• **EXERCISE INSTRUCTIONS**
Look for "into" in the material below and show each line that contains it.

• **SOURCE RECORDS**
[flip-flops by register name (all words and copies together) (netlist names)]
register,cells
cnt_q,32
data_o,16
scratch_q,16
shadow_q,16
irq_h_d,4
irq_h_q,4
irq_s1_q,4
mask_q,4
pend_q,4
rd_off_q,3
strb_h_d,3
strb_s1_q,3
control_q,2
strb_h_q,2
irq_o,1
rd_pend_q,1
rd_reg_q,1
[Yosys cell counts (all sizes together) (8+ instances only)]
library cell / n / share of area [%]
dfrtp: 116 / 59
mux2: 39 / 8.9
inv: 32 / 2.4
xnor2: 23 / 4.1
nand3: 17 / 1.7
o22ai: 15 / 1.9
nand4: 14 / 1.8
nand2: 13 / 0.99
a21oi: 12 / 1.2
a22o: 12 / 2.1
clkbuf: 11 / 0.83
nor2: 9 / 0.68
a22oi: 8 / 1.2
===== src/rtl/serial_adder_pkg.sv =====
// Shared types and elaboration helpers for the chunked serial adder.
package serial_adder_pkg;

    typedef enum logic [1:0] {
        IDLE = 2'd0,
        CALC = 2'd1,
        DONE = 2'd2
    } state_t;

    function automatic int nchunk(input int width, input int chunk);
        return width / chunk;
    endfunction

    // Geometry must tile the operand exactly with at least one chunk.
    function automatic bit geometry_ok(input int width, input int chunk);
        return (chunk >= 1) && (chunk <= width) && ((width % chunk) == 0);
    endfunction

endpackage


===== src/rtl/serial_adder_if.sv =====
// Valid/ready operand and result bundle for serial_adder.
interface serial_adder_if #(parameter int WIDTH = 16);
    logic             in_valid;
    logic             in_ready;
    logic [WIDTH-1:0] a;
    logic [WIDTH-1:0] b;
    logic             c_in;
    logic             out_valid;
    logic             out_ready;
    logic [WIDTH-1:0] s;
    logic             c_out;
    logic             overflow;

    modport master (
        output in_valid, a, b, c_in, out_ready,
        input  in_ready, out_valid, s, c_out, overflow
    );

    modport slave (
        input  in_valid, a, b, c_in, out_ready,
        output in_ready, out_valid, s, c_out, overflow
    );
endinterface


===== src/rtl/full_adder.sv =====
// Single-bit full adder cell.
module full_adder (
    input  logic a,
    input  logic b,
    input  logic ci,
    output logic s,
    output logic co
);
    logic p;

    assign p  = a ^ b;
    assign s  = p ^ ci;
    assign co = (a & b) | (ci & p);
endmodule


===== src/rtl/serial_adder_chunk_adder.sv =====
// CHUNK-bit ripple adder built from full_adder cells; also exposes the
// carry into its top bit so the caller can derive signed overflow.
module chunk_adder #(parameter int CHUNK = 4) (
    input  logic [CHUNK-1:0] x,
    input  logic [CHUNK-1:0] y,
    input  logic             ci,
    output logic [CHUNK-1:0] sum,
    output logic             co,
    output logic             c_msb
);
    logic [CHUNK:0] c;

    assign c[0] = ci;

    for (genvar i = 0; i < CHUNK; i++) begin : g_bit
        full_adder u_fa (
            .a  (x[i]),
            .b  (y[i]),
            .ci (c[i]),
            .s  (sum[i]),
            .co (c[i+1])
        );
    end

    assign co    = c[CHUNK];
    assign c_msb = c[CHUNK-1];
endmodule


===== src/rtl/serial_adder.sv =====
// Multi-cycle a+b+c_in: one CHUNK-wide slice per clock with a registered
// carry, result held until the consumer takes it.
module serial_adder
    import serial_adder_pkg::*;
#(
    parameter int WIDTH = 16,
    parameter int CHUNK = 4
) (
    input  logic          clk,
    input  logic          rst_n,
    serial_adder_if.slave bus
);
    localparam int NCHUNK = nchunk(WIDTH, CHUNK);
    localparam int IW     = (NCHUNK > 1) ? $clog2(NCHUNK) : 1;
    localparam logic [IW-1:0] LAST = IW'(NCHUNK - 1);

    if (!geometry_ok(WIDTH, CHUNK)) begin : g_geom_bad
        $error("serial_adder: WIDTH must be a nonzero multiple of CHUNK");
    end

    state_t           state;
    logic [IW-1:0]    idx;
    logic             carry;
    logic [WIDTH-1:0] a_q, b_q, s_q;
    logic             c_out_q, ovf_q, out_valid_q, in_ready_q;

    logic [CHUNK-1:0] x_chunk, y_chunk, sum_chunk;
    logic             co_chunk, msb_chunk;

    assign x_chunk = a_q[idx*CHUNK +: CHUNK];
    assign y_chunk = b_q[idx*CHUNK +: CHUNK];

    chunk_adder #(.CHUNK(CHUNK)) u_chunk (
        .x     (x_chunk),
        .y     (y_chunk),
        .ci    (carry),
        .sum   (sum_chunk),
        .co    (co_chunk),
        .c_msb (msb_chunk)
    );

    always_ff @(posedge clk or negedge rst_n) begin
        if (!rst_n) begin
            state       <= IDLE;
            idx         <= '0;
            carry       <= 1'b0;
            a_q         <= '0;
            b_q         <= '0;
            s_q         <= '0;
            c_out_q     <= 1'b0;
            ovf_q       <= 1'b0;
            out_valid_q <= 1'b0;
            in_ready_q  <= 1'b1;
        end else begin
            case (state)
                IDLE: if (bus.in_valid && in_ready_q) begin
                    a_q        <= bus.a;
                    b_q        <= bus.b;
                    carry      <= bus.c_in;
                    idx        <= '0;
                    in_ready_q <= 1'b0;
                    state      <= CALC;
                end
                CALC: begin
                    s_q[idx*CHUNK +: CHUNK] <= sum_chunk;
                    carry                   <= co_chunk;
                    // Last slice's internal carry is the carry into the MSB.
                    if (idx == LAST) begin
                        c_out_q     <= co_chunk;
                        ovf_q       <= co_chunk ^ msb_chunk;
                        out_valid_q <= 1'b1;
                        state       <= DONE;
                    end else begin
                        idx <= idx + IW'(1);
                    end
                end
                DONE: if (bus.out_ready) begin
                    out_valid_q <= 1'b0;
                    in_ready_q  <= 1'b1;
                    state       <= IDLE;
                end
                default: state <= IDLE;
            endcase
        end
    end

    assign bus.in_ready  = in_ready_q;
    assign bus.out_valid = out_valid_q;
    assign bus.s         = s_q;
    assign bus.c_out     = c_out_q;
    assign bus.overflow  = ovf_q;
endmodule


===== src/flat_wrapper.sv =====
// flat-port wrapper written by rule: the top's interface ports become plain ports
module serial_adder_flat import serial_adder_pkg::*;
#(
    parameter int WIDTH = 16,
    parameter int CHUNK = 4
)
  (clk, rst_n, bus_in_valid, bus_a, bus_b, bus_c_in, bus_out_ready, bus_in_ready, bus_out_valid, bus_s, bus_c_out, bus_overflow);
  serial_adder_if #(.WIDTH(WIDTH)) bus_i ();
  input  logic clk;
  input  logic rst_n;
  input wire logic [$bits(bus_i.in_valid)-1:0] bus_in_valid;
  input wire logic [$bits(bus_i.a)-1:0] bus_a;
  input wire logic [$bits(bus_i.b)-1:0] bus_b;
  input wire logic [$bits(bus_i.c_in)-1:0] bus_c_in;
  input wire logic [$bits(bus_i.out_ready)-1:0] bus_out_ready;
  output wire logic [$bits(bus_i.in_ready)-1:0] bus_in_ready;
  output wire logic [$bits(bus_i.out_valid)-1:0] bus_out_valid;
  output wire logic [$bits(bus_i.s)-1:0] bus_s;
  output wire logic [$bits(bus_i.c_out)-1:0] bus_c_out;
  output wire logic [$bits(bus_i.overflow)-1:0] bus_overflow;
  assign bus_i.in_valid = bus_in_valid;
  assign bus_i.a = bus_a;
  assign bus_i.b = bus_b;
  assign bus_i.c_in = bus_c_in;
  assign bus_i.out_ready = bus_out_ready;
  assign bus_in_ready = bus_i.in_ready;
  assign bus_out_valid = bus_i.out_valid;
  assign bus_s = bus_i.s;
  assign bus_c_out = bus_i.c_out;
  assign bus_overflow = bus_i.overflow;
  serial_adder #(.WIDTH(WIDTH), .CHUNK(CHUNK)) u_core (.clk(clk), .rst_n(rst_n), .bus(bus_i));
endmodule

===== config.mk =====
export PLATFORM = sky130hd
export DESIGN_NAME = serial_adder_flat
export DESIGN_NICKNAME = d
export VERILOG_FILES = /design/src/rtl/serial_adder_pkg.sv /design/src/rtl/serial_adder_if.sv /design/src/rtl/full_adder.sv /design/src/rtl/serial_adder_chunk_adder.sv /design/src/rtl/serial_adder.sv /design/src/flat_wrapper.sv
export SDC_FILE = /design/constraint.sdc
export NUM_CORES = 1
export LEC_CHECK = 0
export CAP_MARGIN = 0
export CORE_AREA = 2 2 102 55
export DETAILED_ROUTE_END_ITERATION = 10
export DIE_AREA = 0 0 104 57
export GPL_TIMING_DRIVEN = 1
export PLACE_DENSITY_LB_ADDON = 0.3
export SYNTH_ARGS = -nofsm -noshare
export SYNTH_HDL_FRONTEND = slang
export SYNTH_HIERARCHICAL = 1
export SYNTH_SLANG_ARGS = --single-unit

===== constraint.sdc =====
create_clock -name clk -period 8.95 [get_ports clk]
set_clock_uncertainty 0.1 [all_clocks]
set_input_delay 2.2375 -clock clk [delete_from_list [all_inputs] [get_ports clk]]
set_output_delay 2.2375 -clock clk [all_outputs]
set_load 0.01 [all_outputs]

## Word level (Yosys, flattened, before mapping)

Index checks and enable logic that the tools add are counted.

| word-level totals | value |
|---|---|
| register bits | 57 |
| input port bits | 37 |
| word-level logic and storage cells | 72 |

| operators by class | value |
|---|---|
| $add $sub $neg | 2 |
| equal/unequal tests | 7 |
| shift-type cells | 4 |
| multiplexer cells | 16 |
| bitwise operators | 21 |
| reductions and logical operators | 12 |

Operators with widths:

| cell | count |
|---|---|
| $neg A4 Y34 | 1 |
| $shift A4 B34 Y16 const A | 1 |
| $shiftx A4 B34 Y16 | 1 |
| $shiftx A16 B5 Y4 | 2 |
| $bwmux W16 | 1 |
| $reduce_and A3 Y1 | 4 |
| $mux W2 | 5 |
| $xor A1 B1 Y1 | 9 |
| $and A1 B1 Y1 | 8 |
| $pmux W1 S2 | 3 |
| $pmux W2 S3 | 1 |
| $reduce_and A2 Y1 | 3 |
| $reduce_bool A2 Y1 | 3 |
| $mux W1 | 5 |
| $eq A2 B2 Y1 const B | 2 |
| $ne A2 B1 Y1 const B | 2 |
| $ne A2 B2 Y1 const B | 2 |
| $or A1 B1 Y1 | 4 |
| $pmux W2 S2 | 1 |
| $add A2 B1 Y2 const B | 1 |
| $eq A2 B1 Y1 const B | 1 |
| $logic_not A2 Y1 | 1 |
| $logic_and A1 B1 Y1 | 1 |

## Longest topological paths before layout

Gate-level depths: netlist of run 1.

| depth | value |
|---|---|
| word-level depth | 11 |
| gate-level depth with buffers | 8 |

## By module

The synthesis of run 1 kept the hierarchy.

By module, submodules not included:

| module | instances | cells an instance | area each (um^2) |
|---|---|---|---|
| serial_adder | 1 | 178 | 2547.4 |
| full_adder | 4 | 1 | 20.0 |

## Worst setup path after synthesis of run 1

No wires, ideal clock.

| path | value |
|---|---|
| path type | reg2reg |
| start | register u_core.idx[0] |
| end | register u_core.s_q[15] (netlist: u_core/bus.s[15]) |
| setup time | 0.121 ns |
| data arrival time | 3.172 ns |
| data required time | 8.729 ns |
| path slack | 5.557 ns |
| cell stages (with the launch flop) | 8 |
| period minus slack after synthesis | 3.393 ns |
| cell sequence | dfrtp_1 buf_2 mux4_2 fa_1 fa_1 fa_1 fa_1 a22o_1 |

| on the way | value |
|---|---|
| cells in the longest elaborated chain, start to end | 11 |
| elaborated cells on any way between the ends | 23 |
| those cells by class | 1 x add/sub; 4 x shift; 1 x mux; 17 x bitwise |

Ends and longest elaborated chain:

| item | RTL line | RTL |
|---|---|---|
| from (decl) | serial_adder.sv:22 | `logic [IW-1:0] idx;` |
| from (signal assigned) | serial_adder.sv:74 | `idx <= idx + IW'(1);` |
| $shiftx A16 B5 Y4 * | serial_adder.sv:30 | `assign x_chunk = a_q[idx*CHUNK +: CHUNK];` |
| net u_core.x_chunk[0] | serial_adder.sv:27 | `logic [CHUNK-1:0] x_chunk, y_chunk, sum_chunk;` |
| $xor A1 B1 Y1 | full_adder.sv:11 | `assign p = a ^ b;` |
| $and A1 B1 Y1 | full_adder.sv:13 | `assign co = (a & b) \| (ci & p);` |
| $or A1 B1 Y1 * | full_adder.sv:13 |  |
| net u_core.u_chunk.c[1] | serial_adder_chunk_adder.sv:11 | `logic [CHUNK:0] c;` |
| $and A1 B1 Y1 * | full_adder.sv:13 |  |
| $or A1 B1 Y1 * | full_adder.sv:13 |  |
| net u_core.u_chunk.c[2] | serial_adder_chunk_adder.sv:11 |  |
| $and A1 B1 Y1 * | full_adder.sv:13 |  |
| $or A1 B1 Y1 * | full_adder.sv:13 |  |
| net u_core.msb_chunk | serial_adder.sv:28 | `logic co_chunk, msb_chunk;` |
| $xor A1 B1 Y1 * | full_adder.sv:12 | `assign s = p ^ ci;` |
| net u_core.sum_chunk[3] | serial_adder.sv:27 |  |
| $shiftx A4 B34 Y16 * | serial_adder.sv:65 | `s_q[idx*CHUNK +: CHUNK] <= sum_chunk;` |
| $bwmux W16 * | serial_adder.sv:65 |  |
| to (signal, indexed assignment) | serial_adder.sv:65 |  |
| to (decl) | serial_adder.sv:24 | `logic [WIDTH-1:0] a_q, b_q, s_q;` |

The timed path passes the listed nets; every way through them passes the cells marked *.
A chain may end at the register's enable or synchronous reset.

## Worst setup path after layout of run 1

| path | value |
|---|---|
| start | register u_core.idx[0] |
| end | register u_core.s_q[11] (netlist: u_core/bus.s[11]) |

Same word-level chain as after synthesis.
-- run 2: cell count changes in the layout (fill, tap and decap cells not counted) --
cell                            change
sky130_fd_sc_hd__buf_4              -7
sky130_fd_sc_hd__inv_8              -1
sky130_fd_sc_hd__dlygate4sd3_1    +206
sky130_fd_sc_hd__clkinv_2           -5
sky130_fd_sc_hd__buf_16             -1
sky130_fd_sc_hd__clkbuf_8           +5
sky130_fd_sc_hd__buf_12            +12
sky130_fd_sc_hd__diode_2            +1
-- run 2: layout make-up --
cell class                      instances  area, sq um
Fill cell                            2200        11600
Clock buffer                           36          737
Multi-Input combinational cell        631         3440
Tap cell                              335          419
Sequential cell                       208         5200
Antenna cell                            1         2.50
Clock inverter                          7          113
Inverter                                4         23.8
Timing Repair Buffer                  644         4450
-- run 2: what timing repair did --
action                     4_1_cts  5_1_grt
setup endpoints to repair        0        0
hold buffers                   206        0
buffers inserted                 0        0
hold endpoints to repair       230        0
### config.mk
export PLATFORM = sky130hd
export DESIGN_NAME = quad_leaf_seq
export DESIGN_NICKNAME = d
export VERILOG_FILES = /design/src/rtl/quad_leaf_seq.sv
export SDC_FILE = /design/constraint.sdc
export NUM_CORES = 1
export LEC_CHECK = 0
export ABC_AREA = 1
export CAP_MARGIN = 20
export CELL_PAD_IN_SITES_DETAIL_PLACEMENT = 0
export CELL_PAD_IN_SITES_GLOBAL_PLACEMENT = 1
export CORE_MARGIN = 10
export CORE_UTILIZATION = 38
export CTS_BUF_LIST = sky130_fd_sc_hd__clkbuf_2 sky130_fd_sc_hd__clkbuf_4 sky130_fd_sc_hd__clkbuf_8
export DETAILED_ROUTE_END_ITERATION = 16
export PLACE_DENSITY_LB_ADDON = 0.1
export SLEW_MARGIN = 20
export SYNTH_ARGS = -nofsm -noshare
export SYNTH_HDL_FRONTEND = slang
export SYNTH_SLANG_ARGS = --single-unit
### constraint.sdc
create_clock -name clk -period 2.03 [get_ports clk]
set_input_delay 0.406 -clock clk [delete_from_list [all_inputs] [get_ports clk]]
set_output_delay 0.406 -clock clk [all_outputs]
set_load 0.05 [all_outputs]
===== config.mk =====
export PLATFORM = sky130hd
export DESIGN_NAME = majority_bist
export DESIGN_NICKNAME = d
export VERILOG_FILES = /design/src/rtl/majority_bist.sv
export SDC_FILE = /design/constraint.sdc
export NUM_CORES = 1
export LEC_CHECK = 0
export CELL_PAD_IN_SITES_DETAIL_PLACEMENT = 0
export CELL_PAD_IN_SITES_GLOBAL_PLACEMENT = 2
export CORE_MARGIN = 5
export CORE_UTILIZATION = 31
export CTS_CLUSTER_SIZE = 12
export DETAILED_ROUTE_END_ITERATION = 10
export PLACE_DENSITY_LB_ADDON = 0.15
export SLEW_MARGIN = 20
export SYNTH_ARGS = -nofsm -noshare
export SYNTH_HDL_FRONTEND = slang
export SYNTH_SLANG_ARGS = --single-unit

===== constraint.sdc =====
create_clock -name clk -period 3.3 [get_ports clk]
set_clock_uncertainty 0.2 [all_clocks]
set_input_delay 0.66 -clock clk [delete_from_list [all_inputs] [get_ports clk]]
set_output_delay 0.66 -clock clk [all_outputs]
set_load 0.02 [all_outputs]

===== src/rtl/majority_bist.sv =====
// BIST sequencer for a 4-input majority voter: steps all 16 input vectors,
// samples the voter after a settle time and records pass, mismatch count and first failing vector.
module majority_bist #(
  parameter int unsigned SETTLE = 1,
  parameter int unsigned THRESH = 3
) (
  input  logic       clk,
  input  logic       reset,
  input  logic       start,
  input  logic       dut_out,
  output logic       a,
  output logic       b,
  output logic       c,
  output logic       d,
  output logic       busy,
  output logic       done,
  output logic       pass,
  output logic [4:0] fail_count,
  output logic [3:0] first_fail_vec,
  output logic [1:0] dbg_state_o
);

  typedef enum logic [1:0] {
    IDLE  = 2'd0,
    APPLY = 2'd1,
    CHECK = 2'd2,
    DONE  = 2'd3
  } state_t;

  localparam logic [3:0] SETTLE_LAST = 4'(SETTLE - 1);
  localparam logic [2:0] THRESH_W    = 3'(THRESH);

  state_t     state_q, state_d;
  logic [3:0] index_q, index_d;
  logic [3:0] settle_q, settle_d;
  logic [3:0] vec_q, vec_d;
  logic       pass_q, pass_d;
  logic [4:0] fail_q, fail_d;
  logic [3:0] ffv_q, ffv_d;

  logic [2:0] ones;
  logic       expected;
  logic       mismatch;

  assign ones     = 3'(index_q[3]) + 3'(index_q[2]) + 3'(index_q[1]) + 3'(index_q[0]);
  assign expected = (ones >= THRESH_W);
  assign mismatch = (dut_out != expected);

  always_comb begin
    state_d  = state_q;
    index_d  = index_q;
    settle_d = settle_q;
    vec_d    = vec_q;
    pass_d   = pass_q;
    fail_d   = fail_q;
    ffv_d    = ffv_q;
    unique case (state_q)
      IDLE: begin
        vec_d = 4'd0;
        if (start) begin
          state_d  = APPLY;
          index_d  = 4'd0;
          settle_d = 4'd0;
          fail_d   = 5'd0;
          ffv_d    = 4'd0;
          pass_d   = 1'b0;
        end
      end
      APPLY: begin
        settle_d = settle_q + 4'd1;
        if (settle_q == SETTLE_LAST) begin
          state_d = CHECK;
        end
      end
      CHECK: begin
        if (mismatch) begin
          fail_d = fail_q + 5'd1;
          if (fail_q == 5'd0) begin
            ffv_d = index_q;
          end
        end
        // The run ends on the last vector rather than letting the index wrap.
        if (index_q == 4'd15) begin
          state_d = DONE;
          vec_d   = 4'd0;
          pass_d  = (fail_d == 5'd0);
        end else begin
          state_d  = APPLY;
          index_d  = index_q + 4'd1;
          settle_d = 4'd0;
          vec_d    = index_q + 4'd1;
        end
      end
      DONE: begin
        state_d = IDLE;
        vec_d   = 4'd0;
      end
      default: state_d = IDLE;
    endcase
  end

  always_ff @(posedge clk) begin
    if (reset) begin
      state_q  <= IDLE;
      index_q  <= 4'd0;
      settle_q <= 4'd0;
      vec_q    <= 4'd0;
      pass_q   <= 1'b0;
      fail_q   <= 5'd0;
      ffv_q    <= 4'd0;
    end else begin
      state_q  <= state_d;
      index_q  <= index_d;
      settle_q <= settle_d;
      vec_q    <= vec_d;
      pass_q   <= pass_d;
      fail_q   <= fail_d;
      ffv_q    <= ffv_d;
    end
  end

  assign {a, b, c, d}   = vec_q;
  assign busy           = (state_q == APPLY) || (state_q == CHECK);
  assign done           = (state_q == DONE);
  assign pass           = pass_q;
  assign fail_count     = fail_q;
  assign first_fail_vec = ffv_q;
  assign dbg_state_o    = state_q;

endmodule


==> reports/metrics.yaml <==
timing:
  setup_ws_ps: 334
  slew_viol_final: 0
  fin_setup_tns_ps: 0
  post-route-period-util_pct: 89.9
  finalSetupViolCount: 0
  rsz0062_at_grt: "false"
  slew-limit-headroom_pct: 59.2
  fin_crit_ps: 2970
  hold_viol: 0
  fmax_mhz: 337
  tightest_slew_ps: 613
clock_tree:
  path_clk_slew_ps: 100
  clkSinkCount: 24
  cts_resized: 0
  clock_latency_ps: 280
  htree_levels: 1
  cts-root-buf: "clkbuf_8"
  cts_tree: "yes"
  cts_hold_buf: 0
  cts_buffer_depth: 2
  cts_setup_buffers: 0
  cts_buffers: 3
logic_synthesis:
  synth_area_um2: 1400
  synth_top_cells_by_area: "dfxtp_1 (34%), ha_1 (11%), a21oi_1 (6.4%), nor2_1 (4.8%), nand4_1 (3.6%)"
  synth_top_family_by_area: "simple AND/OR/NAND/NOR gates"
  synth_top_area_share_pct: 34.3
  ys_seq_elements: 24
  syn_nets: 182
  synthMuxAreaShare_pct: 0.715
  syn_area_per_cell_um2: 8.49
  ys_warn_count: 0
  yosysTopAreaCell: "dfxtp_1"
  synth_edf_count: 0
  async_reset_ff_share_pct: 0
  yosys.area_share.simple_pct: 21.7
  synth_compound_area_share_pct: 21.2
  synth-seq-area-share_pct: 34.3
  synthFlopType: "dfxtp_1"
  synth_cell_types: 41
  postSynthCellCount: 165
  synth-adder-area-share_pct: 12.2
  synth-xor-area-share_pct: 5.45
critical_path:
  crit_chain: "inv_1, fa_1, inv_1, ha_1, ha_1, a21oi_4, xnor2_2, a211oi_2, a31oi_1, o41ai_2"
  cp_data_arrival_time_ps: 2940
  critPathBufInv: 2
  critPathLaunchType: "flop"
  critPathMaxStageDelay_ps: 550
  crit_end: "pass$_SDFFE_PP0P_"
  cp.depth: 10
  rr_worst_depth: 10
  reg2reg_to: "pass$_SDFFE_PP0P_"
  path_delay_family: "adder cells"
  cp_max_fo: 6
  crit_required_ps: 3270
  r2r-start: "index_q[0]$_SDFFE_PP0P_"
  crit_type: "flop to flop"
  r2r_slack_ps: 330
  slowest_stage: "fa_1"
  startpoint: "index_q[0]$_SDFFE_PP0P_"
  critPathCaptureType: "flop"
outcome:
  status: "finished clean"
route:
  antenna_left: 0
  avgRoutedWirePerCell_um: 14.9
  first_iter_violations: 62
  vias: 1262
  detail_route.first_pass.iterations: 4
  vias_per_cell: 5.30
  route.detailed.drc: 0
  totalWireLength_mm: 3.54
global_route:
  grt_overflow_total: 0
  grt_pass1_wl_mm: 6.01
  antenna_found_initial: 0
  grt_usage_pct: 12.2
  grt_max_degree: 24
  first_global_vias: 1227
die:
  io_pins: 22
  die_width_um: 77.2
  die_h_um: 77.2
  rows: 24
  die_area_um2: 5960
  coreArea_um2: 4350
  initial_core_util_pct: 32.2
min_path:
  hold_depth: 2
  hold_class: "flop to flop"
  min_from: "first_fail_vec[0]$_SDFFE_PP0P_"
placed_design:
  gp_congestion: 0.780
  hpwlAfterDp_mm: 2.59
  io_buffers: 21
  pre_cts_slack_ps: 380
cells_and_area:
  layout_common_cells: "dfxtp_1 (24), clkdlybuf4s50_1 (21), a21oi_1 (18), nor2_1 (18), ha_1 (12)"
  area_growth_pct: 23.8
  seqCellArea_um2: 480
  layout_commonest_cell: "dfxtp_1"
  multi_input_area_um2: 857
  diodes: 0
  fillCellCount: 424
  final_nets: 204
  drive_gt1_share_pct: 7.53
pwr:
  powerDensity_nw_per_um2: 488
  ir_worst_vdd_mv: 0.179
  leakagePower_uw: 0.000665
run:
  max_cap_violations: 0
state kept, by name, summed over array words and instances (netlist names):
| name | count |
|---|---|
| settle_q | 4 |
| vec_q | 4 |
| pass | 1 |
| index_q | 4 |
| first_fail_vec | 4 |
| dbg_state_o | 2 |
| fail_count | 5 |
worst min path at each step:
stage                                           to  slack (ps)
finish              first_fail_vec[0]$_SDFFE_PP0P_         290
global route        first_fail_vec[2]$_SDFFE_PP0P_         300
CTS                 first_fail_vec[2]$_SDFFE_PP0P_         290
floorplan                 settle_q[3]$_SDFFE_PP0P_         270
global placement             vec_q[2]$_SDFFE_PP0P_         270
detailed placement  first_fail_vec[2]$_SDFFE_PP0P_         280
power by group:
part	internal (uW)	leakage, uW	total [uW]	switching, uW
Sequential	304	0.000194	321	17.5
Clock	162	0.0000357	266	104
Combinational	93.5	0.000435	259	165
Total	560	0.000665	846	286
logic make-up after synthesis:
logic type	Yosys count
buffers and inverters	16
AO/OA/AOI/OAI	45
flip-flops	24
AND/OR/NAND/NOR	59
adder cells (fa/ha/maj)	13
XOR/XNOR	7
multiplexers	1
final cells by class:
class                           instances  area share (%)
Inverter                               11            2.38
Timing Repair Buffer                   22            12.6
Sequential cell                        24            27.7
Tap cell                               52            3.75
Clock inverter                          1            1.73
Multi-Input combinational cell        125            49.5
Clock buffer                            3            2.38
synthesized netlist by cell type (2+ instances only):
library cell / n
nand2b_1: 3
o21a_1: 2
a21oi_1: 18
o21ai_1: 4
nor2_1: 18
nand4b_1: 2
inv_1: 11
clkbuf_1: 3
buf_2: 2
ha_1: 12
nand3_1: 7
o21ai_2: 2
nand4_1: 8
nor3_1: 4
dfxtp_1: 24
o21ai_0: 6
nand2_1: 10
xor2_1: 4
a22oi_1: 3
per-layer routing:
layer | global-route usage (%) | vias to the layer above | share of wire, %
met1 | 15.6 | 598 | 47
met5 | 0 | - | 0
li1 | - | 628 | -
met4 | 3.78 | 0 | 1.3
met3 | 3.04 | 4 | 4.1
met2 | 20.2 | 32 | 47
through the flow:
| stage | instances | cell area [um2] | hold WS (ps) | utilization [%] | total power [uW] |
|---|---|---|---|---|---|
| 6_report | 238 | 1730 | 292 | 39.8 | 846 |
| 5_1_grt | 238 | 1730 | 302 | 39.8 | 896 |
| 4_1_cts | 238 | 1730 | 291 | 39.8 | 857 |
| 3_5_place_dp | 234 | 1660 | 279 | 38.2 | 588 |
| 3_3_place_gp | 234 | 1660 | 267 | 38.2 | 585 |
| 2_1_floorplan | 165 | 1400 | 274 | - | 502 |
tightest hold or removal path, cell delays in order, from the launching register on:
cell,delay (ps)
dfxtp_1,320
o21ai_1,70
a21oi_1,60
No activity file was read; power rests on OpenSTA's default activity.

• **PROBLEM SOLUTION**
// carry into its top bit so the caller can derive signed overflow.
                    // Last slice's internal carry is the carry into the MSB.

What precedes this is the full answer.